Senso de imediatismo estimulado pelas redes sociais pode atrapalhar as relações interpessoais
O
imediatismo, impulsionado pela necessidade de respostas rápidas e
gratificação instantânea, pode causar sobrecarga cognitiva e prejudicar a
atenção, pois altera padrões de comportamento e foco. “Cada curtida,
comentário ou mensagem libera dopamina, criando um ciclo de busca
constante por recompensas rápidas. Essa dinâmica também reduz a
capacidade de adiar a gratificação e planejar a longo prazo”, explica
Araújo.
● Superficialidade nas Interações
A
gratificação imediata nas redes sociais favorece a superficialidade nas
relações interpessoais. Segundo o psicólogo, “as interações rápidas e
curtas, como curtidas e comentários breves, substituem conversas mais
profundas e significativas, essenciais para a construção de vínculos
genuínos. Essa superficialidade pode enfraquecer os laços sociais e
afetivos”.
● Expectativas irreais e comparação social
A
comparação constante com outras pessoas nas redes sociais pode gerar
insatisfação e prejudicar a autoestima. “Nas redes sociais, as pessoas
frequentemente compartilham os melhores momentos de suas vidas, o que
pode gerar expectativas irreais sobre o que constitui uma “vida
perfeita”, diz Araújo.
● Dificuldades na construção de confiança e intimidade
As
interações superficiais dificultam a construção de relações profundas.
“Relações interpessoais saudáveis e duradouras exigem tempo e dedicação,
algo que é desafiado pela cultura do imediatismo nas redes sociais,
onde as respostas rápidas e as conversas fragmentadas predominam”,
destaca o profissional.
● Dificuldades para enfrentar conflitos
O
psicólogo alerta que nas relações interpessoais o imediatismo também
pode se manifestar em uma impaciência para lidar com conflitos ou
discussões. “Ao invés de buscar uma resolução cuidadosa e ponderada,
muitos indivíduos preferem soluções rápidas ou evitam confrontar
questões importantes, o que pode enfraquecer a qualidade das relações ao
longo do tempo”.
Como mudar esse cenário na prática?
Para
reduzir a dependência das redes sociais e minimizar os efeitos do
imediatismo, Araújo reforça que ações no dia a dia, simples de colocar
em prática, podem gerar impactos positivos significativos:
1. Estabelecer limites de tempo
Defina
um tempo específico para o uso das redes sociais e utilize aplicativos
de monitoramento para bloquear o acesso após atingir esse limite.
2. Desativar notificações
Reduza a tentação de acessar as plataformas constantemente desativando notificações não essenciais.

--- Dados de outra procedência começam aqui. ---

### config.mk
export PLATFORM = sky130hd
export DESIGN_NAME = key_bcd_editor
export DESIGN_NICKNAME = d
export VERILOG_FILES = /design/src/rtl/key_ui_defs_pkg.sv /design/src/rtl/bcd_to_seg7.sv /design/src/rtl/key_bcd_editor.sv
export SDC_FILE = /design/constraint.sdc
export NUM_CORES = 1
export LEC_CHECK = 0
export ABC_AREA = 1
export BUFFER_PORTS_ARGS = -buffer_cell sky130_fd_sc_hd__buf_2
export CELL_PAD_IN_SITES_DETAIL_PLACEMENT = 2
export CELL_PAD_IN_SITES_GLOBAL_PLACEMENT = 2
export CORE_MARGIN = 2
export CORE_UTILIZATION = 35
export DETAILED_ROUTE_END_ITERATION = 8
export PLACE_DENSITY = 0.81
export SETUP_SLACK_MARGIN = 0.15
export SLEW_MARGIN = 10
export SYNTH_ARGS = -nofsm -noshare
export SYNTH_HDL_FRONTEND = slang
export SYNTH_SLANG_ARGS = --single-unit
### constraint.sdc
create_clock -name clk_i -period 6.35 [get_ports clk_i]
set_input_delay 0.9525 -clock clk_i [delete_from_list [all_inputs] [get_ports clk_i]]
set_output_delay 0.9525 -clock clk_i [all_outputs]
set_load 0.05 [all_outputs]
### src/rtl/key_ui_defs_pkg.sv
// Shared definitions for the key-driven BCD editor: FSM state encodings,
// 7-segment patterns {dp,g,f,e,d,c,b,a} and digit wrap helpers.
package key_ui_defs_pkg;

    typedef enum logic [1:0] {
        ST_IDLE      = 2'd0,
        ST_EDIT_TENS = 2'd1,
        ST_EDIT_ONES = 2'd2
    } state_e;

    localparam int SEG_DP_BIT = 7;

    localparam logic [7:0] SEG_0     = 8'h3F;
    localparam logic [7:0] SEG_1     = 8'h06;
    localparam logic [7:0] SEG_2     = 8'h5B;
    localparam logic [7:0] SEG_3     = 8'h4F;
    localparam logic [7:0] SEG_4     = 8'h66;
    localparam logic [7:0] SEG_5     = 8'h6D;
    localparam logic [7:0] SEG_6     = 8'h7D;
    localparam logic [7:0] SEG_7     = 8'h07;
    localparam logic [7:0] SEG_8     = 8'h7F;
    localparam logic [7:0] SEG_9     = 8'h6F;
    localparam logic [7:0] SEG_BLANK = 8'h00;

    // Digits live in 4 bits; wrap is a compare against the digit's max, no carry.
    function automatic logic [3:0] digit_inc(input logic [3:0] d, input logic [3:0] max);
        return (d >= max) ? 4'd0 : d + 4'd1;
    endfunction

    function automatic logic [3:0] digit_dec(input logic [3:0] d, input logic [3:0] max);
        return (d == 4'd0) ? max : d - 4'd1;
    endfunction

endpackage

### src/rtl/bcd_to_seg7.sv
// BCD digit to active-high 7-segment pattern with decimal point; blank
// forces every segment, including dp, off.
module bcd_to_seg7
    import key_ui_defs_pkg::*;
(
    input  logic [3:0] bcd_i,
    input  logic       dp_i,
    input  logic       blank_i,
    output logic [7:0] seg_o
);

    logic [7:0] pattern;

    always_comb begin
        pattern = SEG_BLANK;
        case (bcd_i)
            4'd0:    pattern = SEG_0;
            4'd1:    pattern = SEG_1;
            4'd2:    pattern = SEG_2;
            4'd3:    pattern = SEG_3;
            4'd4:    pattern = SEG_4;
            4'd5:    pattern = SEG_5;
            4'd6:    pattern = SEG_6;
            4'd7:    pattern = SEG_7;
            4'd8:    pattern = SEG_8;
            4'd9:    pattern = SEG_9;
            default: pattern = SEG_BLANK;
        endcase
        seg_o             = pattern;
        seg_o[SEG_DP_BIT] = dp_i;
        if (blank_i) begin
            seg_o = SEG_BLANK;
        end
    end

endmodule

### src/rtl/key_bcd_editor.sv
// Three-key editor for a two-digit BCD value: select steps tens -> ones -> commit,
// up/down wrap the selected digit, which blinks; idle edits time out without commit.
//
//  state        | meaning
//  ST_IDLE      | showing committed value, up/down ignored
//  ST_EDIT_TENS | up/down change working tens digit, tens blinks
//  ST_EDIT_ONES | up/down change working ones digit, ones blinks; select commits
module key_bcd_editor
    import key_ui_defs_pkg::*;
#(
    parameter int CLK_HZ    = 12_000_000,
    parameter int BLINK_HZ  = 2,
    parameter int TENS_MAX  = 9,
    parameter int ONES_MAX  = 9,
    parameter int TIMEOUT_S = 10
) (
    input  logic       clk_i,
    input  logic       rst_i,
    input  logic [2:0] key_pulse_i,
    output logic [7:0] value_bcd_o,
    output logic       commit_o,
    output logic       editing_o,
    output logic [7:0] seg_tens_o,
    output logic [7:0] seg_ones_o
);

    localparam int BLINK_HALF = CLK_HZ / (2 * BLINK_HZ);
    localparam int BLINK_LOAD = (BLINK_HALF > 1) ? BLINK_HALF - 1 : 0;
    localparam int BLINK_W    = (BLINK_LOAD > 0) ? $clog2(BLINK_LOAD + 1) : 1;
    localparam int TMO_CYC    = TIMEOUT_S * CLK_HZ;
    localparam int TMO_LOAD   = (TMO_CYC > 1) ? TMO_CYC - 1 : 0;
    localparam int TMO_W      = (TMO_LOAD > 0) ? $clog2(TMO_LOAD + 1) : 1;
    localparam logic [3:0] T_MAX = 4'(TENS_MAX);
    localparam logic [3:0] O_MAX = 4'(ONES_MAX);

    state_e             state_q, state_d;
    logic [7:0]         committed_q, committed_d;
    logic [7:0]         working_q, working_d;
    logic               commit_q, commit_d;
    logic [BLINK_W-1:0] blink_cnt_q, blink_cnt_d;
    logic               blink_on_q, blink_on_d;
    logic [TMO_W-1:0]   tmo_cnt_q, tmo_cnt_d;

    logic key_sel, key_up, key_dn;
    logic blink_restart, tmo_clear, timeout_hit;

    assign key_sel     = key_pulse_i[2];
    assign key_up      = key_pulse_i[0] & ~key_pulse_i[2];
    assign key_dn      = key_pulse_i[1] & ~key_pulse_i[0] & ~key_pulse_i[2];
    assign timeout_hit = (TIMEOUT_S != 0) && (tmo_cnt_q == '0);

    always_ff @(posedge clk_i or posedge rst_i) begin
        if (rst_i) begin
            state_q     <= ST_IDLE;
            committed_q <= 8'h00;
            working_q   <= 8'h00;
            commit_q    <= 1'b0;
            blink_cnt_q <= '0;
            blink_on_q  <= 1'b1;
            tmo_cnt_q   <= '0;
        end else begin
            state_q     <= state_d;
            committed_q <= committed_d;
            working_q   <= working_d;
            commit_q    <= commit_d;
            blink_cnt_q <= blink_cnt_d;
            blink_on_q  <= blink_on_d;
            tmo_cnt_q   <= tmo_cnt_d;
        end
    end

    always_comb begin
        state_d       = state_q;
        committed_d   = committed_q;
        working_d     = working_q;
        commit_d      = 1'b0;
        blink_restart = 1'b0;
        tmo_clear     = 1'b0;

        case (state_q)
            ST_IDLE: begin
                if (key_sel) begin
                    state_d       = ST_EDIT_TENS;
                    working_d     = committed_q;
                    blink_restart = 1'b1;
                    tmo_clear     = 1'b1;
                end
            end
            ST_EDIT_TENS: begin
                tmo_clear     = key_sel | key_up | key_dn;
                blink_restart = tmo_clear;
                if (key_sel) begin
                    state_d = ST_EDIT_ONES;
                end else if (key_up) begin
                    working_d[7:4] = digit_inc(working_q[7:4], T_MAX);
                end else if (key_dn) begin
                    working_d[7:4] = digit_dec(working_q[7:4], T_MAX);
                end else if (timeout_hit) begin
                    state_d = ST_IDLE;
                end
            end
            ST_EDIT_ONES: begin
                tmo_clear     = key_sel | key_up | key_dn;
                blink_restart = key_up | key_dn;
                if (key_sel) begin
                    state_d     = ST_IDLE;
                    committed_d = working_q;
                    commit_d    = 1'b1;
                end else if (key_up) begin
                    working_d[3:0] = digit_inc(working_q[3:0], O_MAX);
                end else if (key_dn) begin
                    working_d[3:0] = digit_dec(working_q[3:0], O_MAX);
                end else if (timeout_hit) begin
                    state_d = ST_IDLE;
                end
            end
            default: state_d = ST_IDLE;
        endcase

        // Blink and timeout counters only run while an edit state is held.
        if (state_d == ST_IDLE) begin
            blink_cnt_d = '0;
            blink_on_d  = 1'b1;
            tmo_cnt_d   = '0;
        end else begin
            if (blink_restart) begin
                blink_cnt_d = BLINK_W'(BLINK_LOAD);
                blink_on_d  = 1'b1;
            end else if (blink_cnt_q == '0) begin
                blink_cnt_d = BLINK_W'(BLINK_LOAD);
                blink_on_d  = ~blink_on_q;
            end else begin
                blink_cnt_d = blink_cnt_q - 1'b1;
                blink_on_d  = blink_on_q;
            end
            if (tmo_clear) begin
                tmo_cnt_d = TMO_W'(TMO_LOAD);
            end else if (tmo_cnt_q != '0) begin
                tmo_cnt_d = tmo_cnt_q - 1'b1;
            end else begin
                tmo_cnt_d = tmo_cnt_q;
            end
        end
    end

    logic [7:0] disp_val;
    logic       dp_tens, dp_ones, blank_tens, blank_ones;

    always_comb begin
        disp_val   = committed_q;
        dp_tens    = 1'b0;
        dp_ones    = 1'b0;
        blank_tens = 1'b0;
        blank_ones = 1'b0;
        case (state_q)
            ST_EDIT_TENS: begin
                disp_val   = working_q;
                dp_tens    = 1'b1;
                blank_tens = ~blink_on_q;
            end
            ST_EDIT_ONES: begin
                disp_val   = working_q;
                dp_ones    = 1'b1;
                blank_ones = ~blink_on_q;
            end
            default: ;
        endcase
    end

    bcd_to_seg7 u_seg_tens (
        .bcd_i   (disp_val[7:4]),
        .dp_i    (dp_tens),
        .blank_i (blank_tens),
        .seg_o   (seg_tens_o)
    );

    bcd_to_seg7 u_seg_ones (
        .bcd_i   (disp_val[3:0]),
        .dp_i    (dp_ones),
        .blank_i (blank_ones),
        .seg_o   (seg_ones_o)
    );

    assign value_bcd_o = committed_q;
    assign commit_o    = commit_q;
    assign editing_o   = (state_q != ST_IDLE);

endmodule
==> metrics.txt <==
root buffer cell clkbuf_16; largest cells by area after synthesis dfrtp_1, nor2_1, inv_1, nand2_1, ha_1; Post-CTS Setup Bufs 0; area of the core 0.0133 mm^2; Seq/Total Area, Yosys 36.2%; Worst-Skew Late Latency approximately 360 ps; TritonRoute pass-1 iters 4; Min-Delay Path Class reg -> reg; FF-to-FF setup slack ~3300 ps; die height ~120 um; top-count cell post-synth nor2_1; Synth Cell Area about 0.0048 mm^2; layout cells sized above 1 roughly an eighth; relative slew slack between 30% and 40%; Max-Cap Viols 0; initial core utilization between 30 and 40%; top-area cell type share of the netlist area between 30% and 40%; DR iter-0 viols 107; FF-to-FF Start state_q[0]; post-detail-place hpwl around 11000 um; TritonCTS Buffers 9; area growth from synthesis to layout 13.6%; gr usage total between 20% and 30%; syn nets around 680; number of synthesized flops with an enable pin 0; initial antenna violation count 0; Congestion Overflow GR 0; origin of the worst min-delay path value_bcd_o[0]; synth unique cells 38; RePlAce Congestion a little over 0.8; Ports 31; clk_skew 12.5 ps; fin crit share 63.7%; Worst Hold Depth 2; asr flop ratio synth 100%; Ys Warns 0; status finished, final reports clean; # DRC 0; total vias in the final route 4482; Post-synth top flop dfrtp_1; Critical Path RT about 5400 ps; Routed WL about 15000 um; Die ar. roughly 0.015 mm^2; CP arrival 3090 ps; vias per inst just over 5; Tmin final 4040 ps; vias in the first global route roughly 5100; fmax around 250 MHz; Worst-path clk slew 60 ps; Final TNS setup 0 ps; routed len/inst between 15 and 20 um; cts hold-fix bufs 0; die width between 100 and 150 um; Seq cells post-synth between 60 and 70; peak fanout along the critical path 17; TritonCTS clock tree yes; CTS resizes 0; Final Net Count roughly 700; Diodes inserted 0; Fin. Hold Viols 0; syn avg cell area 7.29 um^2; type of origin of the critical path register; RSZ-0062 raised after global routing no; CTS Buffer Depth 2; r2r endpoint tmo_cnt_q[7]; Commonest cells post-synth nor2_1, inv_1, nand2_1, dfrtp_1, o21ai_0; cell accounting for the most synthesized area dfrtp_1; Setup Crit Path Kind reg -> out; Worst Hold Endpoint value_bcd_o[0]; Mapped Cells 654; Slew Viols, Final 0; row cnt 42; Routed Antenna Nets 0; Reg2Reg Depth 8; Clock Sinks 69; pin count of the biggest net entering global routing 70; H-tree depth 3; final setup vio count 0; CP endpoint kind output port; # port buffers 30; Worst Max-Slew Pin Slew approximately 940 ps; first-pass GRT wire length between 20000 and 30000 um
**config.mk**
```make
export PLATFORM = sky130hd
export DESIGN_NAME = cla_pipe_addsub
export DESIGN_NICKNAME = d
export VERILOG_FILES = /design/src/rtl/cla_pipe_addsub.sv
export SDC_FILE = /design/constraint.sdc
export NUM_CORES = 1
export LEC_CHECK = 0
export ABC_CLOCK_PERIOD_IN_PS = 2750
export BUFFER_PORTS_ARGS = -buffer_cell sky130_fd_sc_hd__buf_2
export CORE_UTILIZATION = 50
export DETAILED_ROUTE_END_ITERATION = 7
export GPL_TIMING_DRIVEN = 0
export PLACE_DENSITY = 0.85
export SKIP_LAST_GASP = 1
export SYNTH_ARGS = -nofsm -noshare
export SYNTH_HDL_FRONTEND = slang
export SYNTH_SLANG_ARGS = --single-unit
```
**constraint.sdc**
```tcl
create_clock -name clk -period 2.75 [get_ports clk]
set_clock_uncertainty 0.1 [all_clocks]
set_input_delay 0.275 -clock clk [delete_from_list [all_inputs] [get_ports clk]]
set_output_delay 0.275 -clock clk [all_outputs]
set_load 0.02 [all_outputs]
```
**src/rtl/cla_pipe_addsub.sv**
```systemverilog
// cla_pipe_addsub
//
// Pipelined carry-lookahead adder/subtractor for wide operands. The operand
// is cut into 16-bit slices; stage k evaluates slice k with a two-level
// lookahead adder (4-bit blocks, then lookahead across the four blocks) using
// the carry registered by stage k-1. Upper-slice operands are skewed forward
// through registers until their stage is reached, and finished lower sum
// slices are held back so that every slice of one operation leaves together.
// A single global advance enable gives full back-pressure.
//
// Ports:
//   clk        rising-edge clock
//   rst_n      asynchronous active-low reset
//   in_valid   operands valid
//   in_ready   operands accepted this cycle (combinational from out side)
//   a, b       operands, WIDTH bits
//   cin        carry-in, used only for addition
//   sub        0: a + b + cin, 1: a - b
//   out_valid  result valid
//   out_ready  downstream accepts result
//   sum        result modulo 2^WIDTH
//   cout       carry out of the MSB (for subtraction 1 means no borrow)
//   ovf        two's-complement signed overflow
//   zero       sum == 0
//
// WIDTH must be a multiple of 16 and at least 16.

module cla_pipe_addsub #(
    parameter int WIDTH = 32
) (
    input  logic             clk,
    input  logic             rst_n,
    input  logic             in_valid,
    output logic             in_ready,
    input  logic [WIDTH-1:0] a,
    input  logic [WIDTH-1:0] b,
    input  logic             cin,
    input  logic             sub,
    output logic             out_valid,
    input  logic             out_ready,
    output logic [WIDTH-1:0] sum,
    output logic             cout,
    output logic             ovf,
    output logic             zero
);

    localparam int N = WIDTH / 16;

    // 16-bit two-level carry-lookahead slice. Returns {carry_out, sum[15:0]}.
    function automatic logic [16:0] cla16(input logic [15:0] x,
                                          input logic [15:0] y,
                                          input logic        ci);
        logic [15:0] p;
        logic [15:0] g;
        logic [15:0] c;
        logic [3:0]  bp;
        logic [3:0]  bg;
        logic [4:0]  bc;
        p = x ^ y;
        g = x & y;
        for (int i = 0; i < 4; i++) begin
            bp[i] = &p[4*i +: 4];
            bg[i] = g[4*i+3]
                  | (p[4*i+3] & g[4*i+2])
                  | (p[4*i+3] & p[4*i+2] & g[4*i+1])
                  | (p[4*i+3] & p[4*i+2] & p[4*i+1] & g[4*i]);
        end
        // Second level: each block carry is gs | ps & c_in, expanded so that
        // no block carry waits on the one below it.
        bc[0] = ci;
        bc[1] = bg[0] | (bp[0] & ci);
        bc[2] = bg[1] | (bp[1] & bg[0]) | (bp[1] & bp[0] & ci);
        bc[3] = bg[2] | (bp[2] & bg[1]) | (bp[2] & bp[1] & bg[0])
              | (bp[2] & bp[1] & bp[0] & ci);
        bc[4] = bg[3] | (bp[3] & bg[2]) | (bp[3] & bp[2] & bg[1])
              | (bp[3] & bp[2] & bp[1] & bg[0])
              | (bp[3] & bp[2] & bp[1] & bp[0] & ci);
        for (int i = 0; i < 4; i++) begin
            c[4*i]   = bc[i];
            c[4*i+1] = g[4*i] | (p[4*i] & bc[i]);
            c[4*i+2] = g[4*i+1] | (p[4*i+1] & g[4*i]) | (p[4*i+1] & p[4*i] & bc[i]);
            c[4*i+3] = g[4*i+2] | (p[4*i+2] & g[4*i+1])
                     | (p[4*i+2] & p[4*i+1] & g[4*i])
                     | (p[4*i+2] & p[4*i+1] & p[4*i] & bc[i]);
        end
        return {bc[4], p ^ c};
    endfunction

    logic             en;
    logic [N-1:0]     vld;
    logic [N-1:0]     load;
    logic [WIDTH-1:0] b_eff;
    logic             c0;
    logic             ovf_next;
    logic             ovf_q;
    logic             zero_q;
    wire  [N-1:0]     carry;
    wire  [WIDTH-1:0] sum_next;
    wire  [WIDTH-1:0] sum_all;

    assign en        = !vld[N-1] | out_ready;
    assign in_ready  = en;
    assign out_valid = vld[N-1];
    assign sum       = sum_all;
    assign cout      = carry[N-1];
    assign ovf       = ovf_q;
    assign zero      = zero_q;

    // Subtraction folds into addition of ~b with a forced carry-in. load[k]
    // is the write enable for the registers at the output of stage k: they
    // only capture when the whole pipe advances and a real operation is
    // arriving, so bubbles leave the data registers untouched.
    always_comb begin
        b_eff   = sub ? ~b : b;
        c0      = sub | cin;
        load    = '0;
        load[0] = en & in_valid;
        for (int k = 1; k < N; k++) begin
            load[k] = en & vld[k-1];
        end
    end

    always_ff @(posedge clk or negedge rst_n) begin
        if (!rst_n) begin
            vld <= '0;
        end else if (en) begin
            vld[0] <= in_valid;
            for (int k = 1; k < N; k++) begin
                vld[k] <= vld[k-1];
            end
        end
    end

    for (genvar j = 0; j < N; j++) begin : g_slice
        logic [15:0] x;
        logic [15:0] y;
        logic        ci;
        logic [16:0] res;
        logic        c_q;
        logic [15:0] s_pipe [N-j];

        if (j == 0) begin : g_first
            assign x  = a[15:0];
            assign y  = b_eff[15:0];
            assign ci = c0;
        end else begin : g_skew
            // Operand bits for slice j ride along with the operation until
            // stage j picks them up.
            logic [15:0] a_pipe [j];
            logic [15:0] b_pipe [j];

            always_ff @(posedge clk or negedge rst_n) begin
                if (!rst_n) begin
                    for (int d = 0; d < j; d++) begin
                        a_pipe[d] <= '0;
                        b_pipe[d] <= '0;
                    end
                end else begin
                    if (load[0]) begin
                        a_pipe[0] <= a[16*j +: 16];
                        b_pipe[0] <= b_eff[16*j +: 16];
                    end
                    for (int d = 1; d < j; d++) begin
                        if (load[d]) begin
                            a_pipe[d] <= a_pipe[d-1];
                            b_pipe[d] <= b_pipe[d-1];
                        end
                    end
                end
            end

            assign x  = a_pipe[j-1];
            assign y  = b_pipe[j-1];
            assign ci = carry[j-1];
        end

        assign res = cla16(x, y, ci);

        // s_pipe[0] is the slice result produced by stage j; the following
        // entries delay it until the last stage so all slices line up.
        always_ff @(posedge clk or negedge rst_n) begin
            if (!rst_n) begin
                c_q <= 1'b0;
                for (int d = 0; d < N - j; d++) begin
                    s_pipe[d] <= '0;
                end
            end else begin
                if (load[j]) begin
                    c_q       <= res[16];
                    s_pipe[0] <= res[15:0];
                end
                for (int d = 1; d < N - j; d++) begin
                    if (load[j+d]) begin
                        s_pipe[d] <= s_pipe[d-1];
                    end
                end
            end
        end

        assign carry[j]            = c_q;
        assign sum_all[16*j +: 16] = s_pipe[N-1-j];

        if (j == N - 1) begin : g_last
            assign sum_next[16*j +: 16] = res[15:0];
            // Carry into the MSB is recovered as p[15] ^ sum[15].
            assign ovf_next = res[16] ^ res[15] ^ x[15] ^ y[15];
        end else begin : g_held
            assign sum_next[16*j +: 16] = s_pipe[N-2-j];
        end
    end

    // Flags are registered alongside the final sum so they change together.
    always_ff @(posedge clk or negedge rst_n) begin
        if (!rst_n) begin
            ovf_q  <= 1'b0;
            zero_q <= 1'b0;
        end else if (load[N-1]) begin
            ovf_q  <= ovf_next;
            zero_q <= (sum_next == '0);
        end
    end

endmodule
```
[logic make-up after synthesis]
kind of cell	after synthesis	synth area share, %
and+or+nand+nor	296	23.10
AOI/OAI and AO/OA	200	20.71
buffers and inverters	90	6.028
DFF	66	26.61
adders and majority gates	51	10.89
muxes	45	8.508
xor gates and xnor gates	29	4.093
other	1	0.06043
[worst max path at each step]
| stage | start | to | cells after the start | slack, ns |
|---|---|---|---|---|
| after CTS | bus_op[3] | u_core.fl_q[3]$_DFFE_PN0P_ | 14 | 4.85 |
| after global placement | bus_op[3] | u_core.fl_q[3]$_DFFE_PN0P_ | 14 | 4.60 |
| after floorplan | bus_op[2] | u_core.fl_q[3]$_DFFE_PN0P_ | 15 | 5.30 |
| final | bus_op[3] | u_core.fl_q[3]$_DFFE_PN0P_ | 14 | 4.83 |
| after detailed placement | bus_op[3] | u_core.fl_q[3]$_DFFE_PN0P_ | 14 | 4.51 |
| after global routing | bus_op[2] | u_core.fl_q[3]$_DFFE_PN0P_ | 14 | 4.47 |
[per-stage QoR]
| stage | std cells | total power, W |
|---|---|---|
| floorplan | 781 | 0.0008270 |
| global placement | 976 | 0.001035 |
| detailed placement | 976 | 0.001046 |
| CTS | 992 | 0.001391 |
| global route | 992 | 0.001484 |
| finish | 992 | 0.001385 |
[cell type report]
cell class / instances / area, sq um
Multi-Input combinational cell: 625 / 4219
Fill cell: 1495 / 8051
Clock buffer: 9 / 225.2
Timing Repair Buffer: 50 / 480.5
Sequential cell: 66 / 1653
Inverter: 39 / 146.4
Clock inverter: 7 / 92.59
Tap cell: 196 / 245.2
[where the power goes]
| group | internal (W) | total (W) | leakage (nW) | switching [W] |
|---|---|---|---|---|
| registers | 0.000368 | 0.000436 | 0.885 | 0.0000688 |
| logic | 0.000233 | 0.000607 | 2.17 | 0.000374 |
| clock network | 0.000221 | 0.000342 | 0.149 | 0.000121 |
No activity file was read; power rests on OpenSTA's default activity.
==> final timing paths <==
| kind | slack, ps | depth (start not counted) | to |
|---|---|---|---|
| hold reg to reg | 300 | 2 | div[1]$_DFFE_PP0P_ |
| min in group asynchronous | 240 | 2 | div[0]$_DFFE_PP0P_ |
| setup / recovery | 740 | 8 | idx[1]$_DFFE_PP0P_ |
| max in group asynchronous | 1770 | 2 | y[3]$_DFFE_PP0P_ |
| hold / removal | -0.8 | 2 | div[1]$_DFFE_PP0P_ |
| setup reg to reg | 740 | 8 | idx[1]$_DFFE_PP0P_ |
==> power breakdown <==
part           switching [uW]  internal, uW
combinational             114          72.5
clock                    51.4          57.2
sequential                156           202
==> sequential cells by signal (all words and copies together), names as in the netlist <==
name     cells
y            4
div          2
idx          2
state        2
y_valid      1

3. Criar zonas sem tecnologia
Estabeleça horários ou locais livres de tecnologia, como durante as refeições ou ao se deitar.
4. Substituir o tempo nas redes por atividades offline
Encontre atividades alternativas que proporcionem prazer, como hobbies, leitura ou exercícios.
5. Usar redes sociais de forma consciente
Planeje o tempo nas redes com objetivos específicos para evitar o uso impulsivo.
6. Fazer detox digital regular
Faça pausas intencionais do uso de redes sociais para reavaliar seu relacionamento com a tecnologia.
7. Ajustar o feed de conteúdo
Siga perfis que agreguem valor e bloqueie ou silencie contas que induzam ao desperdício do seu tempo.
8. Buscar apoio de amigos e família
Compartilhe desafios e metas com amigos ou familiares para fortalecer o apoio mútuo.
9. Refletir sobre o impacto nas emoções
Mantenha um diário de como se sente após usar as redes para identificar padrões e motivar a redução do uso.
10. Buscar terapia ou apoio profissional
Considere apoio psicológico em casos mais graves para desenvolver estratégias personalizadas.
O
psicólogo explica que a diferença entre o uso saudável e a dependência
das redes sociais está na forma como o indivíduo se engaja nas
plataformas. “O uso saudável é caracterizado por controle, consciência e
objetivos claros, enquanto a dependência se manifesta pela perda de
controle, compulsão e impactos negativos no bem-estar”, afirma Araújo. O
profissional endossa que para criar limites sem culpa ou ansiedade, é
importante enquadrar os limites de forma positiva, substituir o uso das
redes por atividades gratificantes, estabelecer limites realistas e
flexíveis e praticar o desapego consciente.